[Stored data]
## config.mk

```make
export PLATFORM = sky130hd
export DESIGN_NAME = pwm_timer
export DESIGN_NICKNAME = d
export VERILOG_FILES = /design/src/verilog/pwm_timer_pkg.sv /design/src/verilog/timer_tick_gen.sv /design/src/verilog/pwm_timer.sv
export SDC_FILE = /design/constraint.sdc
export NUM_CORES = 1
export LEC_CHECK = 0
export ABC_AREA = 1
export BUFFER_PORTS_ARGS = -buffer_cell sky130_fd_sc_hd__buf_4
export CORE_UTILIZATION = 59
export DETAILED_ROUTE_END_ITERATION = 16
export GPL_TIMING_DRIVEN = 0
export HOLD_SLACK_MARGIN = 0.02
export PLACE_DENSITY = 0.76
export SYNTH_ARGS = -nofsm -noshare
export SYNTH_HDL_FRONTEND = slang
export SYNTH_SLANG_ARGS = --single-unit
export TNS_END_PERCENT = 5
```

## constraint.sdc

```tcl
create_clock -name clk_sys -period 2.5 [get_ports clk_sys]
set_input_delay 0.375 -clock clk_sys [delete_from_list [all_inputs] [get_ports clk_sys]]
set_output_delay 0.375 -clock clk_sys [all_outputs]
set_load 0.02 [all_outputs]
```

* * *

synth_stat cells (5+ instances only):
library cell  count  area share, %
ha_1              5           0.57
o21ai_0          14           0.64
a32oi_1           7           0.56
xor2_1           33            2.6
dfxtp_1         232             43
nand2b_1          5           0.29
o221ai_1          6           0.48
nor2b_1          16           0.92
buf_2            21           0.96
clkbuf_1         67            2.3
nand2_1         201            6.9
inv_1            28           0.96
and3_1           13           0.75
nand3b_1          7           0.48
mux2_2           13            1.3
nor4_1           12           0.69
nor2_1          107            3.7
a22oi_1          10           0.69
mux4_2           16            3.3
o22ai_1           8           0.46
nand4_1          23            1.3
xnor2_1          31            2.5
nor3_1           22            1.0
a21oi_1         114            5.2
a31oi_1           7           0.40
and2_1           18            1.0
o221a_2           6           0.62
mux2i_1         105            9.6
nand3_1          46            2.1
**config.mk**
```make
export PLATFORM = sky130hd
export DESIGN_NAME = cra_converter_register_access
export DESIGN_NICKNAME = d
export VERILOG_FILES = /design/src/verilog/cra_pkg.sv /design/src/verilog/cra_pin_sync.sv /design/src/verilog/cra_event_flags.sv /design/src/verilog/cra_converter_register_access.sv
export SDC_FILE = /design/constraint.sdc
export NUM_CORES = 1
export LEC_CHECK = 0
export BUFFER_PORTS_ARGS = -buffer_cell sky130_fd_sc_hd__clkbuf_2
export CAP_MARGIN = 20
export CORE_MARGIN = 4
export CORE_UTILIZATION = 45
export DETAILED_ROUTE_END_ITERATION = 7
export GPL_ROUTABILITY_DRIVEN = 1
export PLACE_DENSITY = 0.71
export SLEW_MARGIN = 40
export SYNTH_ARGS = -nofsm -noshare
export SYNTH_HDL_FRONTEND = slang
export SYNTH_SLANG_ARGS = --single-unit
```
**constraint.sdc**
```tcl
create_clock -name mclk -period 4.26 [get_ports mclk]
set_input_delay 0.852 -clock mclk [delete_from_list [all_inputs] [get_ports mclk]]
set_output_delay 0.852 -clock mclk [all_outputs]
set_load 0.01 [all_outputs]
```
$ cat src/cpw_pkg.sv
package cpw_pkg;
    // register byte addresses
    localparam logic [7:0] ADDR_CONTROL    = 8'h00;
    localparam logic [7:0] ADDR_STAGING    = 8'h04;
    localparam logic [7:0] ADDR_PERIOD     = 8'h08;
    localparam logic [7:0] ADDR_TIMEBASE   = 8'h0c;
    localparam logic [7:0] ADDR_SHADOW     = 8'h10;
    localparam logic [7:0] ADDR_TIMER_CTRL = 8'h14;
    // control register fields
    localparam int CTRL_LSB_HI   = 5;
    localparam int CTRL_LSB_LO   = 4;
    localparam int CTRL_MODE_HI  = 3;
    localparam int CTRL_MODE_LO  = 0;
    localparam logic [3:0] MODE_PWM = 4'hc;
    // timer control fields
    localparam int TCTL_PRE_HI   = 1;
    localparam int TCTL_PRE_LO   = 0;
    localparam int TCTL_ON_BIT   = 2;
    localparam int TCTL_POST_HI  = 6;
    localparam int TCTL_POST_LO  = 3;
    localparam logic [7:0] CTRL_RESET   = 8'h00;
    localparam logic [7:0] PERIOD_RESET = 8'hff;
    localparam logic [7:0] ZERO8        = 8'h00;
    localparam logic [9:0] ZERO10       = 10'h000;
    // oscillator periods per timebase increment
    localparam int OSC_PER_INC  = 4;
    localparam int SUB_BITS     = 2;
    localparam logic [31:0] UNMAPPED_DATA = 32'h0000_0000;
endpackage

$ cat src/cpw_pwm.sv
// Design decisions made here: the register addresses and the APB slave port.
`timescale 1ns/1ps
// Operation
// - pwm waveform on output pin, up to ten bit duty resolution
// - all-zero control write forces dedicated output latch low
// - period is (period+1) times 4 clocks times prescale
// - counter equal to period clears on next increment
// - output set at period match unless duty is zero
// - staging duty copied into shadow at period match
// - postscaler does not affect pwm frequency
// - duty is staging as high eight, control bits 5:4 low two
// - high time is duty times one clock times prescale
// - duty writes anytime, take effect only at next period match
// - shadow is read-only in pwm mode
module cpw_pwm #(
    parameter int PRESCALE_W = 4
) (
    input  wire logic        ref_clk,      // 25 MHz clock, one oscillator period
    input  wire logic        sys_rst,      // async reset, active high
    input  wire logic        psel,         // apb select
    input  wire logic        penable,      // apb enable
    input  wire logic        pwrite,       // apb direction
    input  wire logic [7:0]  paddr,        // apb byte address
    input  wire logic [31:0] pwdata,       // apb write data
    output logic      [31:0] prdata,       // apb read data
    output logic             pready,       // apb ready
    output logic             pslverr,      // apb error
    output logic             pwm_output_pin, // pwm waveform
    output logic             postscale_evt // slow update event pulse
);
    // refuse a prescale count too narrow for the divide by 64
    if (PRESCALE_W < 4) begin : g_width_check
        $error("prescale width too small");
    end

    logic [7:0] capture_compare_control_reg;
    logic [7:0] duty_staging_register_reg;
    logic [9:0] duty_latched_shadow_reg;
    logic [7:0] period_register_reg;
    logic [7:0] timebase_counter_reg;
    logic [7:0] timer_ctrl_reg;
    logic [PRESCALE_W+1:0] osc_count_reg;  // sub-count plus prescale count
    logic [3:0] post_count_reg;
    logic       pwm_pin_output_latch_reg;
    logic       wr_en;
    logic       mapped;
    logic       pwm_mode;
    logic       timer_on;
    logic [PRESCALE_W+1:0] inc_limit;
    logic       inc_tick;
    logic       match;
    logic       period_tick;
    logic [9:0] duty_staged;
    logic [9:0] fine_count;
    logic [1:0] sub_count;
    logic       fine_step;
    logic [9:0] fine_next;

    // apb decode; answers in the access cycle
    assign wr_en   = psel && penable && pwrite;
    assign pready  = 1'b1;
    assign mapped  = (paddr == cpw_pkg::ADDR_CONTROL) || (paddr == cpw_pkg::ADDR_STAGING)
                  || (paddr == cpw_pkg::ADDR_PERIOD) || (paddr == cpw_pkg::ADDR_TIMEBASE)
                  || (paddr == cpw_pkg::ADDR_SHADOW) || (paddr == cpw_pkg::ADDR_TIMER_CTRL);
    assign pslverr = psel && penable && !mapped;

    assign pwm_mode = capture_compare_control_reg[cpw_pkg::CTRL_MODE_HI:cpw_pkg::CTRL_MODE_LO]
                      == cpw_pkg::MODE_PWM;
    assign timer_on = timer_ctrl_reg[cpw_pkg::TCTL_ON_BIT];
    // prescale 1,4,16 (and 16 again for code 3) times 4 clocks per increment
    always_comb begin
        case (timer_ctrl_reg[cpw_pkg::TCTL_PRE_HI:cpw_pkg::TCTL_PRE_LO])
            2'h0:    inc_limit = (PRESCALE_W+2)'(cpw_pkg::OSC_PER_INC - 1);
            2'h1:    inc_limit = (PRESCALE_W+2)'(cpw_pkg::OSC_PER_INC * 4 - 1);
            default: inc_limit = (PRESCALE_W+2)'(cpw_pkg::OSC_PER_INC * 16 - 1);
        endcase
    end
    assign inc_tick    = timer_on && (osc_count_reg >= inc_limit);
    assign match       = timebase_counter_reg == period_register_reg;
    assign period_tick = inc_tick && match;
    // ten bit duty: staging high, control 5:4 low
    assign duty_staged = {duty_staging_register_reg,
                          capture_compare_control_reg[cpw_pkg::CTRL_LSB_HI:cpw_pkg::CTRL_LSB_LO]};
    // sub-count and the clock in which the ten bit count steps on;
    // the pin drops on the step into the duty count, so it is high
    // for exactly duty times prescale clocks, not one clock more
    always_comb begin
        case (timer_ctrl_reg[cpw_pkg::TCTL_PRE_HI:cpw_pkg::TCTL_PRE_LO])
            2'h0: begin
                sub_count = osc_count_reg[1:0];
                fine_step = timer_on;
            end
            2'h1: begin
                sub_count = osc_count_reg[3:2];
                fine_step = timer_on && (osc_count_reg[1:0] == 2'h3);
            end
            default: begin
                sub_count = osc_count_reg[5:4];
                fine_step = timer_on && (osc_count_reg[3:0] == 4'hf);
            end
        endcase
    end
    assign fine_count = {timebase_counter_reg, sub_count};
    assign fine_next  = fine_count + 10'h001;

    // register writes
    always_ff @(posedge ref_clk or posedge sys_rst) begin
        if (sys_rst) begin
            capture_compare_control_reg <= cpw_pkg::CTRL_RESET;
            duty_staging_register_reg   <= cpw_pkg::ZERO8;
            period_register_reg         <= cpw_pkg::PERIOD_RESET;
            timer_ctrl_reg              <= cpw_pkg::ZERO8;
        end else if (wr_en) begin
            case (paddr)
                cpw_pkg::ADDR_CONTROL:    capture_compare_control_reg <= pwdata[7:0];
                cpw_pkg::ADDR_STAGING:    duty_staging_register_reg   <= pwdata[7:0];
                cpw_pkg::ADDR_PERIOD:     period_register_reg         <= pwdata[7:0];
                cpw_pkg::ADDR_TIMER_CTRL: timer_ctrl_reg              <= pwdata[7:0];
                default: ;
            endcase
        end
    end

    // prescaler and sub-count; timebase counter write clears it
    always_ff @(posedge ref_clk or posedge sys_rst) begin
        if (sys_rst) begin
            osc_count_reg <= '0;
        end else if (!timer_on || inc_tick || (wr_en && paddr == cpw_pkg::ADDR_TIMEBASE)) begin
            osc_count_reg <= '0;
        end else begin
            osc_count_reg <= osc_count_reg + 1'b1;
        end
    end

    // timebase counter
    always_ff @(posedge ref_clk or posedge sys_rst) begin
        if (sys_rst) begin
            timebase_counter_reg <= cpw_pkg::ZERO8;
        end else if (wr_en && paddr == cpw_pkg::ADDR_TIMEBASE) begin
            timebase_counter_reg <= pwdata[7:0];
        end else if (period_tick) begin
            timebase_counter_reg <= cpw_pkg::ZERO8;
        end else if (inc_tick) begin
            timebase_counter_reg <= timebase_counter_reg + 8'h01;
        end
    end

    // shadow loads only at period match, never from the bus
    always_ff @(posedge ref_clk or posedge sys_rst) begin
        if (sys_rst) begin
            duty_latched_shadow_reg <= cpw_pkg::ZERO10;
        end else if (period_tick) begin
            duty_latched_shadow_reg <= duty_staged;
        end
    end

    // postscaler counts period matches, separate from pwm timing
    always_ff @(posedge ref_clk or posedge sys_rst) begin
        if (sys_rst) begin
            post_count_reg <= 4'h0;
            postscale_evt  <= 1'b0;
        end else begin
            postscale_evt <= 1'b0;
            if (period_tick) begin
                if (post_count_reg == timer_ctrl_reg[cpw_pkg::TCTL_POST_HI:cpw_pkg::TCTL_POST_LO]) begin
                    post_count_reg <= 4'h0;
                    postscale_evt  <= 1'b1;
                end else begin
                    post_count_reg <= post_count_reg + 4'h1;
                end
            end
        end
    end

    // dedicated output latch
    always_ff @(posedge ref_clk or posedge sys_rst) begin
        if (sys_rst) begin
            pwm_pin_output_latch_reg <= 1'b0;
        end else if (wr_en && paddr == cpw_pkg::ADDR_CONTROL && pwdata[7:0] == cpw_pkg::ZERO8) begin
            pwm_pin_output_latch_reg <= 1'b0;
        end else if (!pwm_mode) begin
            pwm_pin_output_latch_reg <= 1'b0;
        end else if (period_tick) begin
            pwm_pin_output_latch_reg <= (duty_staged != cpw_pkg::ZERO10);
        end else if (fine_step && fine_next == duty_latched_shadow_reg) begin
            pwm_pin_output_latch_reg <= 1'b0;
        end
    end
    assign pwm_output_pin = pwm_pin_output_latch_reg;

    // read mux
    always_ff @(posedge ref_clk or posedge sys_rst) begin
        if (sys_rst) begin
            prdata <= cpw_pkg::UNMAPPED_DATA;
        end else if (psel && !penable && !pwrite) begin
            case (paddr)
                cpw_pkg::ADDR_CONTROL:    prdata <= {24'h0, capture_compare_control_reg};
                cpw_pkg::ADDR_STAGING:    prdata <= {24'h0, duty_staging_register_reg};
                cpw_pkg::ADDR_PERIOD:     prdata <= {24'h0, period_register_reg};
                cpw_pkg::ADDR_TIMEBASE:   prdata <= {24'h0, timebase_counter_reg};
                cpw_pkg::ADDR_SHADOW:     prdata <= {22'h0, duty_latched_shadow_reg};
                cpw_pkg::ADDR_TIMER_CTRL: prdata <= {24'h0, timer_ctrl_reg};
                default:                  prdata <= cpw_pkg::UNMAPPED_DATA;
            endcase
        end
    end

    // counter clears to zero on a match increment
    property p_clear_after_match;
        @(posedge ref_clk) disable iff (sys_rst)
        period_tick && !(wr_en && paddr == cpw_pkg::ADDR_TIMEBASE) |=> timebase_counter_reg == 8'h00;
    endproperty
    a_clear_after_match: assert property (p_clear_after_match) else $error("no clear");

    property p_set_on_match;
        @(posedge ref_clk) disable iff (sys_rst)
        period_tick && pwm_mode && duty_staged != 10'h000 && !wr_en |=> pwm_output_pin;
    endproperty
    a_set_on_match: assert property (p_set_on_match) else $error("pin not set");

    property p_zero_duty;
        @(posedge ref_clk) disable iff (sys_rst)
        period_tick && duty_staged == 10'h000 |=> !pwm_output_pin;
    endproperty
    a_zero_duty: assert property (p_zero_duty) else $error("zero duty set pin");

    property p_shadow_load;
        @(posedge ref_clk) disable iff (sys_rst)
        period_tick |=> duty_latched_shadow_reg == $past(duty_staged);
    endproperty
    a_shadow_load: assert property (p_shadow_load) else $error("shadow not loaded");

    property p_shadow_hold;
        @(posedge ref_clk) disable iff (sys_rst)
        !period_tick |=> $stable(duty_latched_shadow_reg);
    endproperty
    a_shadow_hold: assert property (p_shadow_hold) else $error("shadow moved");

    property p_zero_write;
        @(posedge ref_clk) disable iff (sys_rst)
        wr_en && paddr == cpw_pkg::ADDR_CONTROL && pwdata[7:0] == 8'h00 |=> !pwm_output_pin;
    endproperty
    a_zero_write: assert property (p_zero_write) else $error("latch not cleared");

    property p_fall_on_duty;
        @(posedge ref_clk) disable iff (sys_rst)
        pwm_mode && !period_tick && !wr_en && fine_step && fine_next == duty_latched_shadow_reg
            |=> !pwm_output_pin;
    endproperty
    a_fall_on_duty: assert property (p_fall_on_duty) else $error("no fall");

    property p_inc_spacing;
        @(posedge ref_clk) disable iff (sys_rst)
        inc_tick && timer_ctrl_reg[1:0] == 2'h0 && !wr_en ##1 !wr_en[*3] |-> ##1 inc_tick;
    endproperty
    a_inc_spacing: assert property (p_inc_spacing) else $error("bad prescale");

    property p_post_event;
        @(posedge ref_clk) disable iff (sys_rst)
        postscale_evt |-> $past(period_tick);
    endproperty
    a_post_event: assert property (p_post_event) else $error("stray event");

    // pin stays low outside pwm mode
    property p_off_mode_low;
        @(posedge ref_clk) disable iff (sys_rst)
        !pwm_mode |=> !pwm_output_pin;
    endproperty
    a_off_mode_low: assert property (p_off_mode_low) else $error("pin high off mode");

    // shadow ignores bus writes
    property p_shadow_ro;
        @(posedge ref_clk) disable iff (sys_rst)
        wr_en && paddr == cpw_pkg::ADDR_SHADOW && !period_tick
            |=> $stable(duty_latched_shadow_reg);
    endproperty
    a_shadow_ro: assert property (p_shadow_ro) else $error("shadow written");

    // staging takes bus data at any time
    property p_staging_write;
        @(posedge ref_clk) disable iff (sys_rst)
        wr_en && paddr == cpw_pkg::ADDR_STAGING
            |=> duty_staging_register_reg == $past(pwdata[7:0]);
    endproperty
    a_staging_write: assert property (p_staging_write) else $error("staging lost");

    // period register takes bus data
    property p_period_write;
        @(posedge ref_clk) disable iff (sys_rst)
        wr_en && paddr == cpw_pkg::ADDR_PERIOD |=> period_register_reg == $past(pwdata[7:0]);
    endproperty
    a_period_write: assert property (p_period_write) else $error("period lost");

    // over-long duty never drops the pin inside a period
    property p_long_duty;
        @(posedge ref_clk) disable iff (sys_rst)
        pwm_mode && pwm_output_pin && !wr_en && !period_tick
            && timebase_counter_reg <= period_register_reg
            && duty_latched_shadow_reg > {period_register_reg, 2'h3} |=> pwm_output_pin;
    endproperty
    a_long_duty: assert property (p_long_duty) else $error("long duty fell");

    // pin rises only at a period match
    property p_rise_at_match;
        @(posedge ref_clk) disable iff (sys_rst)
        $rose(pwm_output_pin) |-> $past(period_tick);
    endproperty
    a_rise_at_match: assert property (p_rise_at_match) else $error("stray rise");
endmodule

---

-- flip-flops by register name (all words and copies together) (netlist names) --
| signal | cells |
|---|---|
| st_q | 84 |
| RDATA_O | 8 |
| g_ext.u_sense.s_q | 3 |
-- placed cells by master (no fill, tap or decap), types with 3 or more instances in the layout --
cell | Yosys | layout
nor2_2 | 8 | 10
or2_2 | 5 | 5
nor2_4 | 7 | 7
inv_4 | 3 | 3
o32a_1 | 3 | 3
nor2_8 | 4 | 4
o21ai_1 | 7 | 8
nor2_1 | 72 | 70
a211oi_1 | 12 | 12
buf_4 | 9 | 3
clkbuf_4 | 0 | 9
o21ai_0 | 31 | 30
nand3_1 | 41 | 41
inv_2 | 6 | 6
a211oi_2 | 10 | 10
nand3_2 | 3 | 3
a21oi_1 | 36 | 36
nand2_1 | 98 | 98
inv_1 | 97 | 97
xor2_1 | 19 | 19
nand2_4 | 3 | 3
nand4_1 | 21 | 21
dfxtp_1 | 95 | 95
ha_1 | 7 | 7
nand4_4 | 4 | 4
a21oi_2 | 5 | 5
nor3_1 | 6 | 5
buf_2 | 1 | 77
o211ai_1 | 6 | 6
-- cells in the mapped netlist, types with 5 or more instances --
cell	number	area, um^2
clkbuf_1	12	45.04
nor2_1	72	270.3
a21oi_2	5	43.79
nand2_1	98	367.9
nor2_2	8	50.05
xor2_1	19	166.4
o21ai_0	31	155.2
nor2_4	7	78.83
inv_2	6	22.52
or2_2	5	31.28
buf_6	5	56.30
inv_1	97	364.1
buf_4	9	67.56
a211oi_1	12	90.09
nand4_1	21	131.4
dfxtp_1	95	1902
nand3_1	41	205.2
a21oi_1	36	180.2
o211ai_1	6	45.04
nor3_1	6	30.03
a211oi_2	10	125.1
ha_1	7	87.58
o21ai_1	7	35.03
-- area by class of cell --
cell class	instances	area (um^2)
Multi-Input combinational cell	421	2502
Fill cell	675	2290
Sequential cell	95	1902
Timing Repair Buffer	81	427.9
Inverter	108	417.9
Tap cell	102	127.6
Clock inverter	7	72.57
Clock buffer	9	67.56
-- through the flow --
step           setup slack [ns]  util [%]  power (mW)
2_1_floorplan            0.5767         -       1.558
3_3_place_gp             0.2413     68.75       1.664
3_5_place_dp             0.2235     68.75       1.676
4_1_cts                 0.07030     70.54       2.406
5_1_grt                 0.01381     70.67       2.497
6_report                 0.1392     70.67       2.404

▶ _Requirement_
Please go line by line through the records above, copying each one that holds the string "cells".

▶ _Result_
synth_stat cells (5+ instances only):
| signal | cells |
-- placed cells by master (no fill, tap or decap), types with 3 or more instances in the layout --
-- cells in the mapped netlist, types with 5 or more instances --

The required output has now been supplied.